Bowling isn’t as overtly physical as weightlifting or running a marathon, but to succeed as a bowler, you must learn to control your body and movements very carefully. Even subtle changes to your posture and technique can have a big impact on the outcome of a game, for better or worse. So, how can you step up your game and bowl more strikes? Today, we’re going to share some advice on how to improve your bowling balance.
Why is balance important for bowling?
The game of bowling is all about consistency and controlled energy, which makes balance one of the most important elements of the game. Wavering in your stance or being off your center of gravity when you make a throw can change the trajectory of the ball with disastrous results.

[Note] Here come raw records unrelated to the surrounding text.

`config.mk`:
```
export PLATFORM = sky130hd
export DESIGN_NAME = fixed_point_div_flat
export DESIGN_NICKNAME = d
export VERILOG_FILES = /design/src/rtl/fixed_point_pkg.sv /design/src/rtl/fixed_point_div_if.sv /design/src/rtl/fixed_point_saturate.sv /design/src/rtl/fixed_point_div.sv /design/src/flat_wrapper.sv
export SDC_FILE = /design/constraint.sdc
export NUM_CORES = 1
export LEC_CHECK = 0
export CAP_MARGIN = 25
export CORE_ASPECT_RATIO = 1.2
export CORE_UTILIZATION = 29
export CTS_BUF_LIST = sky130_fd_sc_hd__clkbuf_2 sky130_fd_sc_hd__clkbuf_4 sky130_fd_sc_hd__clkbuf_8
export CTS_CLUSTER_SIZE = 12
export DETAILED_ROUTE_END_ITERATION = 8
export PLACE_DENSITY = 0.47
export SLEW_MARGIN = 10
export SYNTH_ARGS = -nofsm -noshare
export SYNTH_HDL_FRONTEND = slang
export SYNTH_HIERARCHICAL = 1
export SYNTH_SLANG_ARGS = --single-unit
```
`constraint.sdc`:
```
create_clock -name clk -period 2.55 [get_ports clk]
set_input_delay 0.51 -clock clk [delete_from_list [all_inputs] [get_ports clk]]
set_output_delay 0.51 -clock clk [all_outputs]
set_load 0.005 [all_outputs]
```
`src/rtl/fixed_point_pkg.sv`:
```
// Shared fixed-point format definitions for the datapath arithmetic blocks
// (divider, multiplier). Values are Q(INT_WIDTH).(FRAC_WIDTH) two's complement
// with one sign bit, WIDTH bits in total.
package fixed_point_pkg;

   localparam int INT_WIDTH  = 8;
   localparam int FRAC_WIDTH = 8;
   localparam int WIDTH      = INT_WIDTH + FRAC_WIDTH + 1;

   typedef logic signed [WIDTH-1:0] fixed_t;

   localparam fixed_t FIXED_MAX = {1'b0, {(WIDTH-1){1'b1}}};
   localparam fixed_t FIXED_MIN = {1'b1, {(WIDTH-1){1'b0}}};

   typedef enum logic [1:0] {
      IDLE = 2'd0,
      CALC = 2'd1,
      FIX  = 2'd2,
      DONE = 2'd3
   } div_state_t;

endpackage

```
`src/rtl/fixed_point_div_if.sv`:
```
// Operand/result handshake bundle for fixed_point_div.
//   in_valid/in_ready/a/b           : operand pair, producer -> divider
//   out_valid/out_ready/result/flags : quotient, divider -> consumer
// slave  : divider side
// master : producer/consumer side
interface fixed_point_div_if #(
   parameter int WIDTH = fixed_point_pkg::WIDTH
);
   logic                    in_valid;
   logic                    in_ready;
   logic signed [WIDTH-1:0] a;
   logic signed [WIDTH-1:0] b;
   logic                    out_valid;
   logic                    out_ready;
   logic signed [WIDTH-1:0] result;
   logic                    overflow;
   logic                    div_by_zero;

   modport slave (
      input  in_valid, a, b, out_ready,
      output in_ready, out_valid, result, overflow, div_by_zero
   );

   modport master (
      output in_valid, a, b, out_ready,
      input  in_ready, out_valid, result, overflow, div_by_zero
   );
endinterface

```
`src/rtl/fixed_point_saturate.sv`:
```
// Combinational signed saturation: applies a sign to an unsigned magnitude and
// clamps to the WIDTH-bit two's-complement range.
//   i_mag      : unsigned magnitude (MAG_W >= WIDTH)
//   i_sign     : 1 = negative
//   o_result   : signed, saturated value
//   o_overflow : magnitude did not fit and was clamped
module fixed_point_saturate
   import fixed_point_pkg::*;
#(
   parameter int WIDTH = fixed_point_pkg::WIDTH,
   parameter int MAG_W = fixed_point_pkg::WIDTH
) (
   input  logic [MAG_W-1:0]        i_mag,
   input  logic                    i_sign,
   output logic signed [WIDTH-1:0] o_result,
   output logic                    o_overflow
);

   localparam logic [MAG_W-1:0] POS_LIM = MAG_W'({1'b0, {(WIDTH-1){1'b1}}});
   localparam logic [MAG_W-1:0] NEG_LIM = MAG_W'({1'b1, {(WIDTH-1){1'b0}}});
   localparam logic signed [WIDTH-1:0] S_MAX = {1'b0, {(WIDTH-1){1'b1}}};
   localparam logic signed [WIDTH-1:0] S_MIN = {1'b1, {(WIDTH-1){1'b0}}};

   logic [WIDTH-1:0] w_mag_lo;

   assign w_mag_lo = i_mag[WIDTH-1:0];

   always_comb begin
      o_overflow = 1'b0;
      if (!i_sign && (i_mag > POS_LIM)) begin
         o_result   = S_MAX;
         o_overflow = 1'b1;
      end else if (i_sign && (i_mag > NEG_LIM)) begin
         o_result   = S_MIN;
         o_overflow = 1'b1;
      end else if (i_sign) begin
         // magnitude 2^(WIDTH-1) negates onto itself, which is exactly S_MIN
         o_result = $signed(~w_mag_lo + 1'b1);
      end else begin
         o_result = $signed(w_mag_lo);
      end
   end

endmodule

```
`src/rtl/fixed_point_div.sv`:
```
// Sequential signed fixed-point divider, result = (a << FRAC_WIDTH) / b.
// Radix-2 restoring division on magnitudes, one quotient bit per clock,
// then sign/saturate. Operands and result move over valid/ready handshakes.
//   clk   : clock, rising edge
//   rst_n : asynchronous active-low reset
//   bus   : fixed_point_div_if.slave (operands in, quotient + flags out)
//
// state | meaning
// IDLE  | in_ready=1, waiting for an operand pair
// CALC  | N restoring iterations, one quotient bit per edge
// FIX   | apply sign, saturate or divide-by-zero value, register outputs
// DONE  | out_valid=1, holding outputs until out_ready
module fixed_point_div
   import fixed_point_pkg::*;
#(
   parameter int INT_WIDTH  = fixed_point_pkg::INT_WIDTH,
   parameter int FRAC_WIDTH = fixed_point_pkg::FRAC_WIDTH,
   parameter int WIDTH      = INT_WIDTH + FRAC_WIDTH + 1
) (
   input logic              clk,
   input logic              rst_n,
   fixed_point_div_if.slave bus
);

   localparam int N  = WIDTH + FRAC_WIDTH;
   localparam int CW = $clog2(N);
   localparam logic [CW-1:0] LAST = CW'(N - 1);
   localparam logic signed [WIDTH-1:0] S_MAX = {1'b0, {(WIDTH-1){1'b1}}};
   localparam logic signed [WIDTH-1:0] S_MIN = {1'b1, {(WIDTH-1){1'b0}}};

   div_state_t r_state, w_state_nxt;

   logic                    r_in_ready, r_out_valid;
   logic                    w_in_ready_nxt, w_out_valid_nxt;
   logic signed [WIDTH-1:0] r_result;
   logic                    r_overflow, r_div_by_zero;

   logic                    r_sign, r_a_neg, r_dz_pend;
   logic [N-1:0]            r_dvd;
   logic [WIDTH-1:0]        r_dvs;
   logic [WIDTH-1:0]        r_rem;
   logic [CW-1:0]           r_cnt;

   logic                    w_accept, w_b_zero;
   logic [WIDTH-1:0]        w_abs_a, w_abs_b;
   logic [WIDTH:0]          w_rem_sh;
   logic                    w_ge;
   logic [WIDTH-1:0]        w_rem_sub;
   logic signed [WIDTH-1:0] w_sat_res;
   logic                    w_sat_ovf;

   assign w_accept = (r_state == IDLE) && bus.in_valid;
   assign w_b_zero = (bus.b == '0);

   // Magnitudes taken as WIDTH-bit unsigned so |-2^(WIDTH-1)| is representable
   assign w_abs_a = bus.a[WIDTH-1] ? (~bus.a + 1'b1) : bus.a;
   assign w_abs_b = bus.b[WIDTH-1] ? (~bus.b + 1'b1) : bus.b;

   // Remainder stays below |b| <= 2^(WIDTH-1); one extra bit covers the shift
   assign w_rem_sh  = {r_rem, r_dvd[N-1]};
   assign w_ge      = (w_rem_sh >= {1'b0, r_dvs});
   assign w_rem_sub = w_rem_sh[WIDTH-1:0] - r_dvs;

   fixed_point_saturate #(
      .WIDTH (WIDTH),
      .MAG_W (N)
   ) u_sat (
      .i_mag      (r_dvd),
      .i_sign     (r_sign),
      .o_result   (w_sat_res),
      .o_overflow (w_sat_ovf)
   );

   always_ff @(posedge clk or negedge rst_n) begin
      if (!rst_n) begin
         r_state     <= IDLE;
         r_in_ready  <= 1'b1;
         r_out_valid <= 1'b0;
      end else begin
         r_state     <= w_state_nxt;
         r_in_ready  <= w_in_ready_nxt;
         r_out_valid <= w_out_valid_nxt;
      end
   end

   always_comb begin
      w_state_nxt = r_state;
      case (r_state)
         IDLE: if (w_accept) w_state_nxt = w_b_zero ? FIX : CALC;
         CALC: if (r_cnt == LAST) w_state_nxt = FIX;
         FIX:  w_state_nxt = DONE;
         DONE: if (bus.out_ready) w_state_nxt = IDLE;
         default: w_state_nxt = IDLE;
      endcase
   end

   always_comb begin
      w_in_ready_nxt  = 1'b0;
      w_out_valid_nxt = 1'b0;
      case (r_state)
         IDLE: w_in_ready_nxt = !w_accept;
         FIX:  w_out_valid_nxt = 1'b1;
         DONE: begin
            w_in_ready_nxt  = bus.out_ready;
            w_out_valid_nxt = !bus.out_ready;
         end
         default: ;
      endcase
   end

   always_ff @(posedge clk or negedge rst_n) begin
      if (!rst_n) begin
         r_sign        <= 1'b0;
         r_a_neg       <= 1'b0;
         r_dz_pend     <= 1'b0;
         r_dvd         <= '0;
         r_dvs         <= '0;
         r_rem         <= '0;
         r_cnt         <= '0;
         r_result      <= '0;
         r_overflow    <= 1'b0;
         r_div_by_zero <= 1'b0;
      end else begin
         case (r_state)
            IDLE: if (w_accept) begin
               r_sign    <= bus.a[WIDTH-1] ^ bus.b[WIDTH-1];
               r_a_neg   <= bus.a[WIDTH-1];
               r_dz_pend <= w_b_zero;
               r_dvd     <= {w_abs_a, {FRAC_WIDTH{1'b0}}};
               r_dvs     <= w_abs_b;
               r_rem     <= '0;
               r_cnt     <= '0;
            end
            CALC: begin
               r_rem <= w_ge ? w_rem_sub : w_rem_sh[WIDTH-1:0];
               r_dvd <= {r_dvd[N-2:0], w_ge};
               r_cnt <= r_cnt + 1'b1;
            end
            FIX: begin
               if (r_dz_pend) begin
                  r_result      <= r_a_neg ? S_MIN : S_MAX;
                  r_overflow    <= 1'b0;
                  r_div_by_zero <= 1'b1;
               end else begin
                  r_result      <= w_sat_res;
                  r_overflow    <= w_sat_ovf;
                  r_div_by_zero <= 1'b0;
               end
            end
            default: ;
         endcase
      end
   end

   assign bus.in_ready    = r_in_ready;
   assign bus.out_valid   = r_out_valid;
   assign bus.result      = r_result;
   assign bus.overflow    = r_overflow;
   assign bus.div_by_zero = r_div_by_zero;

endmodule

```
`src/flat_wrapper.sv`:
```
// flat-port wrapper written by rule: the top's interface ports become plain ports
module fixed_point_div_flat import fixed_point_pkg::*;
#(
   parameter int INT_WIDTH  = fixed_point_pkg::INT_WIDTH,
   parameter int FRAC_WIDTH = fixed_point_pkg::FRAC_WIDTH,
   parameter int WIDTH      = INT_WIDTH + FRAC_WIDTH + 1
)
  (clk, rst_n, bus_in_valid, bus_a, bus_b, bus_out_ready, bus_in_ready, bus_out_valid, bus_result, bus_overflow, bus_div_by_zero);
  fixed_point_div_if #(.WIDTH(WIDTH)) bus_i ();
  input logic clk;
  input logic rst_n;
  input wire logic [$bits(bus_i.in_valid)-1:0] bus_in_valid;
  input wire logic [$bits(bus_i.a)-1:0] bus_a;
  input wire logic [$bits(bus_i.b)-1:0] bus_b;
  input wire logic [$bits(bus_i.out_ready)-1:0] bus_out_ready;
  output wire logic [$bits(bus_i.in_ready)-1:0] bus_in_ready;
  output wire logic [$bits(bus_i.out_valid)-1:0] bus_out_valid;
  output wire logic [$bits(bus_i.result)-1:0] bus_result;
  output wire logic [$bits(bus_i.overflow)-1:0] bus_overflow;
  output wire logic [$bits(bus_i.div_by_zero)-1:0] bus_div_by_zero;
  assign bus_i.in_valid = bus_in_valid;
  assign bus_i.a = bus_a;
  assign bus_i.b = bus_b;
  assign bus_i.out_ready = bus_out_ready;
  assign bus_in_ready = bus_i.in_ready;
  assign bus_out_valid = bus_i.out_valid;
  assign bus_result = bus_i.result;
  assign bus_overflow = bus_i.overflow;
  assign bus_div_by_zero = bus_i.div_by_zero;
  fixed_point_div #(.INT_WIDTH(INT_WIDTH), .FRAC_WIDTH(FRAC_WIDTH), .WIDTH(WIDTH)) u_core (.clk(clk), .rst_n(rst_n), .bus(bus_i));
endmodule
```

How to improve your bowling balance
There are many ways to strengthen your balance skills when bowling, but these tips should get you off to a good start.
Concentrate on your approach
- Keep your knees bent and your torso tilted about 10 or 15 degrees forward as you begin your approach.
- As you move towards the lane, keep some bend in your knees with each step of your approach. By flexing your knees, you’re putting more of your weight onto your leg muscles, which will give you more power in your throw when you finally release the ball.
- Keep your upper body still as you approach, with no unnecessary movement. Focus especially on your head. Just as you would try to keep your head still when balancing a book while walking, you should be keeping your head up, eyes forward, and maintain this posture through your throw.
Make your throw count
- When you throw the ball, your balance leg should move opposite the direction of your bowling arm swing as you move into your slide, staying in contact with the floor to help stabilize your torso and balance out the momentum generated from your swing.
- As you release the ball, keep your sliding shoe in line with the boards of the lane and positioned under your center of gravity to ensure stability when you release the ball.
- Keep your shoulders positioned directly over the knee of your sliding leg, providing stability as you release the ball.
- Continue to keep your head up and your eyes trained on your target. Keep your chin at shoulder level or higher so as not to shift your weight during the throw.
- Don’t forget your follow through! As you swing and release the ball, allow your arm to complete and hold the motion until your ball has traveled down the lane. Hold this final posture for a couple of seconds.